Question

Differentiate with respect to $x$:
$\dfrac{{{e}^{x}}\log x}{{{x}^{2}}}$

Answer 1

Hint: The question can be solved by applying the quotient rule and product rule of differentiation to it which is used if function is the ratio of two functions each of which are differentiable.
This method is used if there are two or more than two functions in the form of product such that each are differentiable.
These are some of the standard derivations which are used to solve this question:
$\dfrac{d}{dx}\left( {{e}^{x}} \right)={{e}^{x}}$ and $\dfrac{d}{dx}\left( {{x}^{n}} \right)=n{{x}^{n-1}}$
\[\dfrac{d}{dx}\left( \log x \right)=\dfrac{1}{x}\]

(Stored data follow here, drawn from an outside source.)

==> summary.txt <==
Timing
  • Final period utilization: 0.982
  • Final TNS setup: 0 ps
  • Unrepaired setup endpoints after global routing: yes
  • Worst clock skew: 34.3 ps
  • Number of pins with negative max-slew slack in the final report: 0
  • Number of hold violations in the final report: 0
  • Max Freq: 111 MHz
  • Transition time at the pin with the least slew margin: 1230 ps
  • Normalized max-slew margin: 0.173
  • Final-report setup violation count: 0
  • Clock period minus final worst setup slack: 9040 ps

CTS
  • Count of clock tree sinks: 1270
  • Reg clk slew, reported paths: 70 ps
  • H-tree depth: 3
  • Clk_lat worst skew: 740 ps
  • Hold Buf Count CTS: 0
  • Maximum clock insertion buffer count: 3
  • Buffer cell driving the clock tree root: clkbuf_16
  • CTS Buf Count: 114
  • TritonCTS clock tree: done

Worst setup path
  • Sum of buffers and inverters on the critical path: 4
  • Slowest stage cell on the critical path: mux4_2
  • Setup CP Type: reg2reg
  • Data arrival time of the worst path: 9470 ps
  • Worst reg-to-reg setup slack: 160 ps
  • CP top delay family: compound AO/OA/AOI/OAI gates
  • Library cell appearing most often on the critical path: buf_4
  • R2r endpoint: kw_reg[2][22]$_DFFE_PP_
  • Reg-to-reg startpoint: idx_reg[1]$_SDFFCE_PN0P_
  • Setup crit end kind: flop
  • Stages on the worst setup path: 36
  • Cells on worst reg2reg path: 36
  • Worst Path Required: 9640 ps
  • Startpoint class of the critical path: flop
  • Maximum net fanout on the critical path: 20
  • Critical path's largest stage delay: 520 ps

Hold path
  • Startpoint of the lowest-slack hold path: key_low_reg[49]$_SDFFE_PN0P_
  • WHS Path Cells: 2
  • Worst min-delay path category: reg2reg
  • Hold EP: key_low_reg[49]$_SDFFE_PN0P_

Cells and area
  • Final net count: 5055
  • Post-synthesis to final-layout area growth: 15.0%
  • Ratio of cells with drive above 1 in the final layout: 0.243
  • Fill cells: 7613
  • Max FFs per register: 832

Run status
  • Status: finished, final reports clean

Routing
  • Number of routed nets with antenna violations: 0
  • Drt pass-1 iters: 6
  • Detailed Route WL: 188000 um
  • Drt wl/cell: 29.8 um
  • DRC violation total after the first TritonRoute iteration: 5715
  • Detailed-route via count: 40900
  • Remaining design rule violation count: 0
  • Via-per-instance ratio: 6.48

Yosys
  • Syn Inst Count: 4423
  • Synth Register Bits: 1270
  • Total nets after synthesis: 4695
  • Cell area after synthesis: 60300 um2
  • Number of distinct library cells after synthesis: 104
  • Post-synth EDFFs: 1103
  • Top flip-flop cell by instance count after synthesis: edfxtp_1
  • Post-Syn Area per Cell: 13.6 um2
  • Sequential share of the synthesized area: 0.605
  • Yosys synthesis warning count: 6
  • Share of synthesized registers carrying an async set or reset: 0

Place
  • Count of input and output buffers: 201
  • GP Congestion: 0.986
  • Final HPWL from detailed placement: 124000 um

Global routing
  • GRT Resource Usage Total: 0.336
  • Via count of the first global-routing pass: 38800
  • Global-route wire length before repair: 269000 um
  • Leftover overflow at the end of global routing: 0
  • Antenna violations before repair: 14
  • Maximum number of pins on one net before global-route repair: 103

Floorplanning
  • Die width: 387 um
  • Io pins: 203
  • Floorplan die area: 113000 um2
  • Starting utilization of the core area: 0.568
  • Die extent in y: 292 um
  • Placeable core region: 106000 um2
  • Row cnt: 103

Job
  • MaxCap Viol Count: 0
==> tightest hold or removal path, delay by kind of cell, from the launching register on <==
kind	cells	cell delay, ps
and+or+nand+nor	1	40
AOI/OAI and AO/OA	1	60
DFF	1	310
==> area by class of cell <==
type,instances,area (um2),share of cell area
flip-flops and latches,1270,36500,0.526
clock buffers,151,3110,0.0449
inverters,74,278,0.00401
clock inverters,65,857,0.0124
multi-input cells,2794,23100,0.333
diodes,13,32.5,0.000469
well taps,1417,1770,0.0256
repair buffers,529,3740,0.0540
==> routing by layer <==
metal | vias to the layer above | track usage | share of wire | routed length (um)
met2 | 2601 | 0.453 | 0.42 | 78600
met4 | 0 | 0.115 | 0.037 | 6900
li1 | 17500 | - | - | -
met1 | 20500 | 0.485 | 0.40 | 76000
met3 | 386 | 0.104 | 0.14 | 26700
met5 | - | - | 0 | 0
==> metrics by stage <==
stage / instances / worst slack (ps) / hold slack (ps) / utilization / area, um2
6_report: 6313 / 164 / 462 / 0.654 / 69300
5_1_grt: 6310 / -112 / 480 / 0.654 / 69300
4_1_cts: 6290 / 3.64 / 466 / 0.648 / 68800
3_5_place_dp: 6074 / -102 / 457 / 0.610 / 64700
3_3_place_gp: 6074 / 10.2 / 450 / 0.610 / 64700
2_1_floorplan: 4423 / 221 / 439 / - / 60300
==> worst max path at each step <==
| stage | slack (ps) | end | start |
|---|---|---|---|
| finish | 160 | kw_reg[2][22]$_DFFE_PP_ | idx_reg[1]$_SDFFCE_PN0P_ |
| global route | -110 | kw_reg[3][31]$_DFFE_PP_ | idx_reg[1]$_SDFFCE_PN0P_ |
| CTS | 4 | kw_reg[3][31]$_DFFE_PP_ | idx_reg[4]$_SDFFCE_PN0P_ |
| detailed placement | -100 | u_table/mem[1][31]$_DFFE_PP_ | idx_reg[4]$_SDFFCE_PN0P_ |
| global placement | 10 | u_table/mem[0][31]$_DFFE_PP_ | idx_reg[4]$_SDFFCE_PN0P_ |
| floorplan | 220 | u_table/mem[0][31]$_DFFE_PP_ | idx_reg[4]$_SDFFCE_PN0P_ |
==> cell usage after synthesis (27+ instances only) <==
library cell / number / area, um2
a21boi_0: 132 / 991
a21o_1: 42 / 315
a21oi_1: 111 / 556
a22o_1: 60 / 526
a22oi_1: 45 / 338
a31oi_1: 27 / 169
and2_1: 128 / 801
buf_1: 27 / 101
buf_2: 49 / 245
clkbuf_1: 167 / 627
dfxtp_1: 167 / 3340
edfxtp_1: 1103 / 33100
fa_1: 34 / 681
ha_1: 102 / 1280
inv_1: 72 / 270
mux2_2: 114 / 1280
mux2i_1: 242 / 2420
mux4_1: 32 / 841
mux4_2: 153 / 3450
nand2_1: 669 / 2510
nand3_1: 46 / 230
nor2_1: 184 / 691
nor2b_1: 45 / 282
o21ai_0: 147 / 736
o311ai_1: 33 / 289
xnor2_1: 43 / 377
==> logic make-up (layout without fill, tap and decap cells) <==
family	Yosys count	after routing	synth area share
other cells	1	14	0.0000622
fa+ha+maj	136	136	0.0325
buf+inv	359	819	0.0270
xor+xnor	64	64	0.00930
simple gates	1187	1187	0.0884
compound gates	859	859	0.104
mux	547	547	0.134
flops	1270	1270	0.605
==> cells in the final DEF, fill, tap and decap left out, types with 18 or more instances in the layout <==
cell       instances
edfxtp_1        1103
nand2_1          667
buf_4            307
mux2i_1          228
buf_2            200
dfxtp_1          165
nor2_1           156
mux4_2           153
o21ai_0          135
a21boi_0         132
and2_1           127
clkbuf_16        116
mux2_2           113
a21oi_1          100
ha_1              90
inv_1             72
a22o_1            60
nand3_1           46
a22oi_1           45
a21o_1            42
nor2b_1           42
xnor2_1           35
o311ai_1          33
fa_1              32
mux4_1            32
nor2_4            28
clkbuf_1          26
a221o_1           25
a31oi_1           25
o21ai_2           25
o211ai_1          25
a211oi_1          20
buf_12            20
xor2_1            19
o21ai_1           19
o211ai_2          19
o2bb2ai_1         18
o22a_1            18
### src/pfas_pkg.sv
// ----------------------------------------------------------------------------
// pfas_pkg
// Types, constants and codes of the per-flow aging priority scheduler.
// ----------------------------------------------------------------------------
package pfas_pkg;

  localparam int FLOWS_DEF      = 16;
  localparam int FIFO_DEPTH_DEF = 8;
  localparam int CMD_W          = 2;
  localparam int FLOW_W         = 4;
  localparam int TAG_W          = 16;
  localparam int PRI_W          = 8;
  localparam int TIME_W         = 32;
  localparam int PERIOD_W       = 16;
  localparam int STATUS_W       = 2;
  localparam int WAIT_W         = 24;
  localparam int SCORE_W        = 25;
  localparam logic [PERIOD_W-1:0] PERIOD_RST = 16'd5000;

  localparam logic [CMD_W-1:0] CMD_ENQ = 2'd0;
  localparam logic [CMD_W-1:0] CMD_PICK = 2'd1;
  localparam logic [CMD_W-1:0] CMD_REL = 2'd2;

  localparam logic [STATUS_W-1:0] ST_OK   = 2'd0;
  localparam logic [STATUS_W-1:0] ST_FULL = 2'd1;
  localparam logic [STATUS_W-1:0] ST_NONE = 2'd2;

  // Controller to datapath commands.
  typedef struct packed {
    logic load;      // latch input item
    logic rd_head;   // issue head read for latched flow
    logic rd_tail;   // write new entry at tail
    logic snap;      // compute candidate score from read data
    logic scan_clr;  // reset scan
    logic scan_step; // compare one flow
    logic rd_best;   // read head of best flow
    logic grant;     // pop best flow
    logic rel;       // mark flow idle
    logic done;      // load result register
  } pfas_cmd_t;

  // Datapath to controller status.
  typedef struct packed {
    logic full;      // enqueue target full or out of range
    logic in_range;  // latched flow below FLOWS
    logic scan_last; // last flow under compare
    logic found;     // at least one candidate seen
  } pfas_sts_t;

endpackage

### src/pfas_ctrl.sv
// ----------------------------------------------------------------------------
// pfas_ctrl
// Command sequencer: handshake, enqueue, pick scan and release steps.
// ----------------------------------------------------------------------------
module pfas_ctrl (
  input  logic                          clk,
  input  logic                          rst_n,
  input  logic                          in_valid,
  output logic                          in_ready,
  input  logic [pfas_pkg::CMD_W-1:0]    in_cmd,
  output logic                          out_valid,
  input  logic                          out_ready,
  output pfas_pkg::pfas_cmd_t           cmd,
  input  pfas_pkg::pfas_sts_t           sts,
  output logic [pfas_pkg::STATUS_W-1:0] res_status
);
  import pfas_pkg::*;

  typedef enum logic [3:0] {
    S_IDLE, S_DEC, S_ENQ_W, S_RD, S_RDW, S_SNAP, S_SCAN, S_BEST, S_BESTW, S_GRANT, S_NONE
  } state_t;

  state_t state_r, state_nxt;
  logic [CMD_W-1:0] cmd_r, cmd_nxt;
  logic out_valid_r, out_valid_nxt;

  assign in_ready  = (state_r == S_IDLE) && (!out_valid_r || out_ready);
  assign out_valid = out_valid_r;

  always_comb begin
    state_nxt     = state_r;
    cmd_nxt       = cmd_r;
    out_valid_nxt = out_valid_r && !out_ready;
    cmd           = '0;
    res_status    = ST_OK;
    case (state_r)
      S_IDLE: begin
        if (in_valid && in_ready) begin
          cmd.load  = 1'b1;
          cmd_nxt   = in_cmd;
          state_nxt = S_DEC;
        end
      end
      S_DEC: begin
        case (cmd_r)
          CMD_ENQ: begin
            if (sts.full) begin
              res_status = ST_FULL;
              cmd.done = 1'b1;
              out_valid_nxt = 1'b1;
              state_nxt = S_IDLE;
            end else begin
              cmd.rd_tail = 1'b1;
              state_nxt = S_ENQ_W;
            end
          end
          CMD_PICK: begin
            cmd.scan_clr = 1'b1;
            state_nxt = S_SCAN;
          end
          CMD_REL: begin
            if (sts.in_range) begin
              cmd.rel = 1'b1;
              state_nxt = S_RD;
            end else begin
              cmd.done = 1'b1;
              out_valid_nxt = 1'b1;
              state_nxt = S_IDLE;
            end
          end
          default: begin
            cmd.done = 1'b1;
            out_valid_nxt = 1'b1;
            state_nxt = S_IDLE;
          end
        endcase
      end
      S_ENQ_W: state_nxt = S_RD; // let the write land before the head read
      S_RD: begin
        cmd.rd_head = 1'b1;
        state_nxt = S_RDW;
      end
      S_RDW: state_nxt = S_SNAP;
      S_SNAP: begin
        cmd.snap = 1'b1;
        cmd.done = 1'b1;
        out_valid_nxt = 1'b1;
        state_nxt = S_IDLE;
      end
      S_SCAN: begin
        cmd.scan_step = 1'b1;
        if (sts.scan_last) begin
          state_nxt = S_BEST;
        end
      end
      S_BEST: state_nxt = sts.found ? S_BESTW : S_NONE;
      S_BESTW: begin
        cmd.rd_best = 1'b1;
        state_nxt = S_GRANT;
      end
      S_GRANT: begin
        cmd.grant = 1'b1;
        cmd.done = 1'b1;
        out_valid_nxt = 1'b1;
        state_nxt = S_IDLE;
      end
      S_NONE: begin
        res_status = ST_NONE;
        cmd.done = 1'b1;
        out_valid_nxt = 1'b1;
        state_nxt = S_IDLE;
      end
      default: state_nxt = S_IDLE;
    endcase
  end

  always_ff @(posedge clk) begin
    if (!rst_n) begin
      state_r     <= S_IDLE;
      cmd_r       <= CMD_ENQ;
      out_valid_r <= 1'b0;
    end else begin
      state_r     <= state_nxt;
      cmd_r       <= cmd_nxt;
      out_valid_r <= out_valid_nxt;
    end
  end
endmodule

### config.mk
export PLATFORM = sky130hd
export DESIGN_NAME = pfas_ctrl
export DESIGN_NICKNAME = d
export VERILOG_FILES = /design/src/pfas_pkg.sv /design/src/pfas_ctrl.sv
export SDC_FILE = /design/constraint.sdc
export NUM_CORES = 1
export LEC_CHECK = 0
export CAP_MARGIN = 20
export CORE_AREA = 2 2 39 41
export CTS_BUF_LIST = sky130_fd_sc_hd__clkbuf_2
export CTS_CLUSTER_SIZE = 24
export DETAILED_ROUTE_END_ITERATION = 10
export DIE_AREA = 0 0 41 43
export DONT_BUFFER_PORTS = 1
export PLACE_DENSITY_LB_ADDON = 0.2
export SETUP_SLACK_MARGIN = 0.4
export SLEW_MARGIN = 20
export SYNTH_ARGS = -nofsm -noshare
export SYNTH_HDL_FRONTEND = slang
export SYNTH_SLANG_ARGS = --single-unit
### constraint.sdc
create_clock -name clk -period 1.4 [get_ports clk]
set_input_delay 0 -clock clk [delete_from_list [all_inputs] [get_ports clk]]
set_output_delay 0 -clock clk [all_outputs]
set_load 0.005 [all_outputs]
<file path="src/rtl/interval_schedule_select_core_defines.svh">
// Assertion macros used by the core RTL.
`ifndef INTERVAL_SCHEDULE_SELECT_CORE_DEFINES_SVH
`define INTERVAL_SCHEDULE_SELECT_CORE_DEFINES_SVH

`ifndef NO_ASSERTIONS
// same-cycle check, sampled on the rising clock edge
`define ISS_ASSERT(lbl, prop, msg) \
   lbl: assert property (@(posedge clock) disable iff (reset) (prop)) else $error(msg);
// cause in this cycle, effect in the next
`define ISS_ASSERT_NEXT(lbl, cause, effect, msg) \
   lbl: assert property (@(posedge clock) disable iff (reset) (cause) |=> (effect)) \
      else $error(msg);
`else
`define ISS_ASSERT(lbl, prop, msg)
`define ISS_ASSERT_NEXT(lbl, cause, effect, msg)
`endif

`endif

</file>
<file path="src/rtl/iss_pkg.sv">
`timescale 1ns / 1ps

package iss_pkg;

   localparam int ISS_FIELD_W     = 16;
   localparam int ISS_POS_W       = 7;
   localparam int ISS_MAX_DEFAULT = 64;
   localparam int ISS_TIME_DEFAULT = 16;

   typedef struct packed {
      logic [ISS_FIELD_W-1:0] start_time;
      logic [ISS_FIELD_W-1:0] end_time;
      logic                   last_meeting;
   } req_type;

   typedef struct packed {
      logic [ISS_POS_W-1:0] meeting_number;
      logic                 last_of_run;
      logic                 overflowed;
   } rsp_type;

   // chain control, same for every cell
   typedef struct packed {
      logic insert;   // place the new interval, pushing later ends up
      logic shift;    // move every entry one cell toward the head
   } cell_ctl_type;

   // control from the sequencer to the selector
   typedef struct packed {
      logic step;      // judge the head cell this cycle
      logic flush;     // scan done, release the held pick as last
      logic overflow;  // set had dropped meetings
   } scan_ctl_type;

   typedef enum logic {
      ST_LOAD,
      ST_SCAN
   } state_type;

endpackage

</file>
<file path="src/rtl/iss_pick.sv">
`timescale 1ns / 1ps

module iss_pick import iss_pkg::*; #(
   parameter int TIME_BITS = ISS_TIME_DEFAULT
) (
   input  logic                 clock,
   input  logic                 reset,
   input  scan_ctl_type         ctl,
   input  logic [TIME_BITS-1:0] head_start,
   input  logic [TIME_BITS-1:0] head_finish,
   input  logic [ISS_POS_W-1:0] head_pos,
   output logic                 rsp_valid,
   output rsp_type              rsp
);

   logic [TIME_BITS-1:0] limit_ff, limit_in;
   logic [ISS_POS_W-1:0] pend_pos_ff, pend_pos_in;
   logic                 pend_valid_ff, pend_valid_in;
   logic                 rsp_valid_ff, rsp_valid_in;
   rsp_type              rsp_ff, rsp_in;
   logic                 take;

   // no pick held yet means this is the first interval of the scan
   assign take = ctl.step && (!pend_valid_ff || (head_start > limit_ff));

   always_comb begin
      limit_in      = limit_ff;
      pend_pos_in   = pend_pos_ff;
      pend_valid_in = pend_valid_ff;
      rsp_valid_in  = 1'b0;
      rsp_in        = rsp_ff;
      if (take) begin
         limit_in      = head_finish;
         pend_pos_in   = head_pos;
         pend_valid_in = 1'b1;
         if (pend_valid_ff) begin
            rsp_valid_in = 1'b1;
            rsp_in       = '{pend_pos_ff, 1'b0, ctl.overflow};
         end
      end
      if (ctl.flush) begin
         pend_valid_in = 1'b0;
         if (pend_valid_ff) begin
            rsp_valid_in = 1'b1;
            rsp_in       = '{pend_pos_ff, 1'b1, ctl.overflow};
         end
      end
   end

   always_ff @(posedge clock) begin
      if (reset) begin
         pend_valid_ff <= 1'b0;
         rsp_valid_ff  <= 1'b0;
      end else begin
         pend_valid_ff <= pend_valid_in;
         rsp_valid_ff  <= rsp_valid_in;
      end
   end

   always_ff @(posedge clock) begin
      limit_ff    <= limit_in;
      pend_pos_ff <= pend_pos_in;
      rsp_ff      <= rsp_in;
   end

   assign rsp_valid = rsp_valid_ff;
   assign rsp       = rsp_ff;

endmodule

</file>
<file path="config.mk">
export PLATFORM = sky130hd
export DESIGN_NAME = iss_pick
export DESIGN_NICKNAME = d
export VERILOG_FILES = /design/src/rtl/interval_schedule_select_core_defines.svh /design/src/rtl/iss_pkg.sv /design/src/rtl/iss_pick.sv
export SDC_FILE = /design/constraint.sdc
export NUM_CORES = 1
export LEC_CHECK = 0
export BUFFER_PORTS_ARGS = -buffer_cell sky130_fd_sc_hd__buf_4
export CAP_MARGIN = 20
export CORE_MARGIN = 2
export CORE_UTILIZATION = 49
export CTS_BUF_LIST = sky130_fd_sc_hd__clkbuf_8 sky130_fd_sc_hd__clkbuf_16
export DETAILED_ROUTE_END_ITERATION = 16
export HOLD_SLACK_MARGIN = 0.1
export MAX_ROUTING_LAYER = met4
export PLACE_DENSITY = 0.82
export SLEW_MARGIN = 20
export SYNTH_ARGS = -nofsm -noshare
export SYNTH_HDL_FRONTEND = slang
export SYNTH_SLANG_ARGS = --single-unit
</file>
<file path="constraint.sdc">
create_clock -name clock -period 3.3 [get_ports clock]
set_input_delay 0.495 -clock clock [delete_from_list [all_inputs] [get_ports clock]]
set_output_delay 0.495 -clock clock [all_outputs]
set_load 0.02 [all_outputs]
</file>
Word level (Yosys, flattened, before mapping)
Cells that the tools add are included.

operators by class
  order comparisons = 1
  multiplexer cells = 8
  reductions and logical operators = 4

operator list
  cell                            number
  9-bit two-way mux               4
  16-bit greater-than comparator  1
  1-bit two-way mux               4
  2-bit OR reduction              1
  1-bit logical AND               1
  1-bit logical NOT               1
  1-bit logical OR                1

storage, ports and cells
  bits in registers = 34
  input port bits = 44

Depth between registers and ports, before layout
  word-level depth = 6
  gate-level depth with buffers = 7
  depth with buffers taken out = 7

Least setup slack after synthesis
OpenSTA, ideal clock, no wires.

  path type = input -> register
  start = input port head_start[1]
  end = register limit_ff[0], enable pin
  arrival time = 2.675 ns
  required time = 2.889 ns
  path slack = 0.215 ns
  cell stages on the path = 6
  path through = ha_1 > nor2b_1 > o211ai_1 > a2111oi_4 > nor4b_1 > a21oi_1

between the ends
  cells in the longest elaborated chain, start to end = 3

RTL lines
  item                            RTL line        text
  start, declared                 iss_pick.sv:9   input logic [TIME_BITS-1:0] head_start,
  16-bit greater-than comparator  iss_pick.sv:24  assign take = ctl.step && (!pend_valid_ff || (head_start > limit_ff));
  1-bit logical OR                iss_pick.sv:24
  1-bit logical AND               iss_pick.sv:24
  end signal, assigned            iss_pick.sv:61  limit_ff <= limit_in;
  end, declared                   iss_pick.sv:16  logic [TIME_BITS-1:0] limit_ff, limit_in;

Every way passes these cells.
A chain may end at the register's enable or synchronous reset.

Worst setup path in the final report
  start = register limit_ff[15]
  end = register pend_pos_ff[1], enable pin

between the ends
  cells in the longest elaborated chain, start to end = 3

RTL lines
  item                            RTL line        text
  16-bit greater-than comparator  iss_pick.sv:24
  1-bit logical OR                iss_pick.sv:24
  1-bit logical AND               iss_pick.sv:24
  end signal, assigned            iss_pick.sv:62  pend_pos_ff <= pend_pos_in;
  end, declared                   iss_pick.sv:17  logic [ISS_POS_W-1:0] pend_pos_ff, pend_pos_in;

Every way passes these cells.
**config.mk**
```make
export PLATFORM = sky130hd
export DESIGN_NAME = iss_cell
export DESIGN_NICKNAME = d
export VERILOG_FILES = /design/src/rtl/interval_schedule_select_core_defines.svh /design/src/rtl/iss_pkg.sv /design/src/rtl/iss_cell.sv
export SDC_FILE = /design/constraint.sdc
export NUM_CORES = 1
export LEC_CHECK = 0
export ABC_CLOCK_PERIOD_IN_PS = 7100
export BUFFER_PORTS_ARGS = -buffer_cell sky130_fd_sc_hd__buf_4
export CORE_MARGIN = 2
export CORE_UTILIZATION = 47
export DETAILED_ROUTE_END_ITERATION = 12
export GPL_ROUTABILITY_DRIVEN = 0
export PLACE_DENSITY = 0.87
export SYNTH_ARGS = -nofsm -noshare
export SYNTH_HDL_FRONTEND = slang
export SYNTH_SLANG_ARGS = --single-unit
```
**constraint.sdc**
```tcl
create_clock -name clock -period 7.1 [get_ports clock]
set_input_delay 1.065 -clock clock [delete_from_list [all_inputs] [get_ports clock]]
set_output_delay 1.065 -clock clock [all_outputs]
set_load 0.005 [all_outputs]
```
**src/rtl/interval_schedule_select_core_defines.svh**
```systemverilog
// Assertion macros used by the core RTL.
`ifndef INTERVAL_SCHEDULE_SELECT_CORE_DEFINES_SVH
`define INTERVAL_SCHEDULE_SELECT_CORE_DEFINES_SVH

`ifndef NO_ASSERTIONS
// same-cycle check, sampled on the rising clock edge
`define ISS_ASSERT(lbl, prop, msg) \
   lbl: assert property (@(posedge clock) disable iff (reset) (prop)) else $error(msg);
// cause in this cycle, effect in the next
`define ISS_ASSERT_NEXT(lbl, cause, effect, msg) \
   lbl: assert property (@(posedge clock) disable iff (reset) (cause) |=> (effect)) \
      else $error(msg);
`else
`define ISS_ASSERT(lbl, prop, msg)
`define ISS_ASSERT_NEXT(lbl, cause, effect, msg)
`endif

`endif

```
**src/rtl/iss_pkg.sv**
```systemverilog
`timescale 1ns / 1ps

package iss_pkg;

   localparam int ISS_FIELD_W     = 16;
   localparam int ISS_POS_W       = 7;
   localparam int ISS_MAX_DEFAULT = 64;
   localparam int ISS_TIME_DEFAULT = 16;

   typedef struct packed {
      logic [ISS_FIELD_W-1:0] start_time;
      logic [ISS_FIELD_W-1:0] end_time;
      logic                   last_meeting;
   } req_type;

   typedef struct packed {
      logic [ISS_POS_W-1:0] meeting_number;
      logic                 last_of_run;
      logic                 overflowed;
   } rsp_type;

   // chain control, same for every cell
   typedef struct packed {
      logic insert;   // place the new interval, pushing later ends up
      logic shift;    // move every entry one cell toward the head
   } cell_ctl_type;

   // control from the sequencer to the selector
   typedef struct packed {
      logic step;      // judge the head cell this cycle
      logic flush;     // scan done, release the held pick as last
      logic overflow;  // set had dropped meetings
   } scan_ctl_type;

   typedef enum logic {
      ST_LOAD,
      ST_SCAN
   } state_type;

endpackage

```
**src/rtl/iss_cell.sv**
```systemverilog
`timescale 1ns / 1ps

module iss_cell import iss_pkg::*; #(
   parameter int TIME_BITS = ISS_TIME_DEFAULT
) (
   input  logic                 clock,
   input  cell_ctl_type         ctl,
   input  logic                 occupied,
   input  logic                 prev_gt,
   input  logic [TIME_BITS-1:0] new_start,
   input  logic [TIME_BITS-1:0] new_finish,
   input  logic [ISS_POS_W-1:0] new_pos,
   input  logic [TIME_BITS-1:0] lower_start,
   input  logic [TIME_BITS-1:0] lower_finish,
   input  logic [ISS_POS_W-1:0] lower_pos,
   input  logic [TIME_BITS-1:0] upper_start,
   input  logic [TIME_BITS-1:0] upper_finish,
   input  logic [ISS_POS_W-1:0] upper_pos,
   output logic [TIME_BITS-1:0] cell_start,
   output logic [TIME_BITS-1:0] cell_finish,
   output logic [ISS_POS_W-1:0] cell_pos,
   output logic                 cell_gt
);

   logic [TIME_BITS-1:0] st_ff, st_in;
   logic [TIME_BITS-1:0] fin_ff, fin_in;
   logic [ISS_POS_W-1:0] pos_ff, pos_in;

   // empty cells count as later-ending; equal ends stay ahead
   assign cell_gt = !occupied || (fin_ff > new_finish);

   always_comb begin
      st_in  = st_ff;
      fin_in = fin_ff;
      pos_in = pos_ff;
      if (ctl.insert && cell_gt) begin
         if (prev_gt) begin
            st_in  = lower_start;
            fin_in = lower_finish;
            pos_in = lower_pos;
         end else begin
            st_in  = new_start;
            fin_in = new_finish;
            pos_in = new_pos;
         end
      end else if (ctl.shift) begin
         st_in  = upper_start;
         fin_in = upper_finish;
         pos_in = upper_pos;
      end
   end

   always_ff @(posedge clock) begin
      st_ff  <= st_in;
      fin_ff <= fin_in;
      pos_ff <= pos_in;
   end

   assign cell_start  = st_ff;
   assign cell_finish = fin_ff;
   assign cell_pos    = pos_ff;

endmodule

```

Complete step by step solution:
In the given expression we have the numerator in which two terms are present which are differentiable while in denominator the term is differentiable therefore, we solve it as follows:
Applying quotient and product rule $\dfrac{d}{dx}\left( \dfrac{a}{b} \right)=\dfrac{b\left( \dfrac{da}{dx} \right)-a\left( \dfrac{db}{dx} \right)}{{{b}^{2}}}$ to the expression $u=\dfrac{{{e}^{x}}\log x}{{{x}^{2}}}$ we get:
$\dfrac{du}{dx}=\dfrac{{{x}^{2}}\dfrac{d}{dx}\left( {{e}^{x}}\log x \right)-{{e}^{x}}\log x\dfrac{d}{dx}\left( {{x}^{2}} \right)}{{{\left( {{x}^{2}} \right)}^{2}}}$ ……(1)
Now we know that the differentiation of ${{e}^{x}}$ is $\dfrac{d}{dx}\left( {{e}^{x}} \right)={{e}^{x}}$ and $\dfrac{d}{dx}\left( {{x}^{n}} \right)=n{{x}^{n-1}}$
The differentiation of $\log x$ is $\dfrac{1}{x}$
Therefore, the equation (1) can be rewritten by using all the standard derivations of derivatives and we get:
$= \dfrac{{{x}^{2}}\left[ \dfrac{d}{dx}\left( {{e}^{x}} \right)\log x+{{e}^{x}}\dfrac{d}{dx}\left( \log x \right) \right]-{{e}^{x}}\log x\times 2x}{{{x}^{4}}}$
Now we differentiate all the terms, we get:
\[= \dfrac{{{x}^{2}}\left[ \log x\times {{e}^{x}}+{{e}^{x}}\times \dfrac{1}{x} \right]-{{e}^{x}}\log x\times 2x}{{{x}^{4}}}\]
Now we can multiply ${{x}^{2}}$ to all the terms enclosed within brackets and simplify them, we get:
$= \dfrac{{{x}^{2}}\times \log x\times {{e}^{x}}+{{x}^{2}}\times {{e}^{x}}\times \dfrac{1}{x}-{{e}^{x}}\times 2x\times \log x}{{{x}^{4}}}$
Now cancel all the terms that are common and then find the differentiation of the expression we get:
$= \dfrac{{{x}^{2}}\times \log x\times {{e}^{x}}+x\times {{e}^{x}}-{{e}^{x}}\times 2x\times \log x}{{{x}^{4}}}$
$\therefore \dfrac{{{x}^{2}}\log x{{e}^{x}}+x{{e}^{x}}-2x{{e}^{x}}\log x}{{{x}^{4}}}$

Note: The above question can also have one more answer if we divide all the terms by $x$ than the answer obtained is $\dfrac{{{e}^{x}}\left( 1+\left( x-2 \right)\log x \right)}{{{x}^{3}}}$.
We should be careful while applying the quotient rule and not forgetting the negative sign present between terms in the numerator as it could get the wrong answer and we should square the term present in the denominator. Therefore, the correct formula for quotient rule is $\dfrac{d}{dx}\left( \dfrac{a}{b} \right)=\dfrac{b\left( \dfrac{da}{dx} \right)-a\left( \dfrac{db}{dx} \right)}{{{b}^{2}}}$ and for product rule is $\dfrac{d}{dx}\left( ab \right)=a\dfrac{db}{dx}+b\dfrac{da}{dx}$
Another common mistake is while applying the product rule as we have to apply it simultaneously with quotient rule which could be confusing hence, we should apply the formula carefully.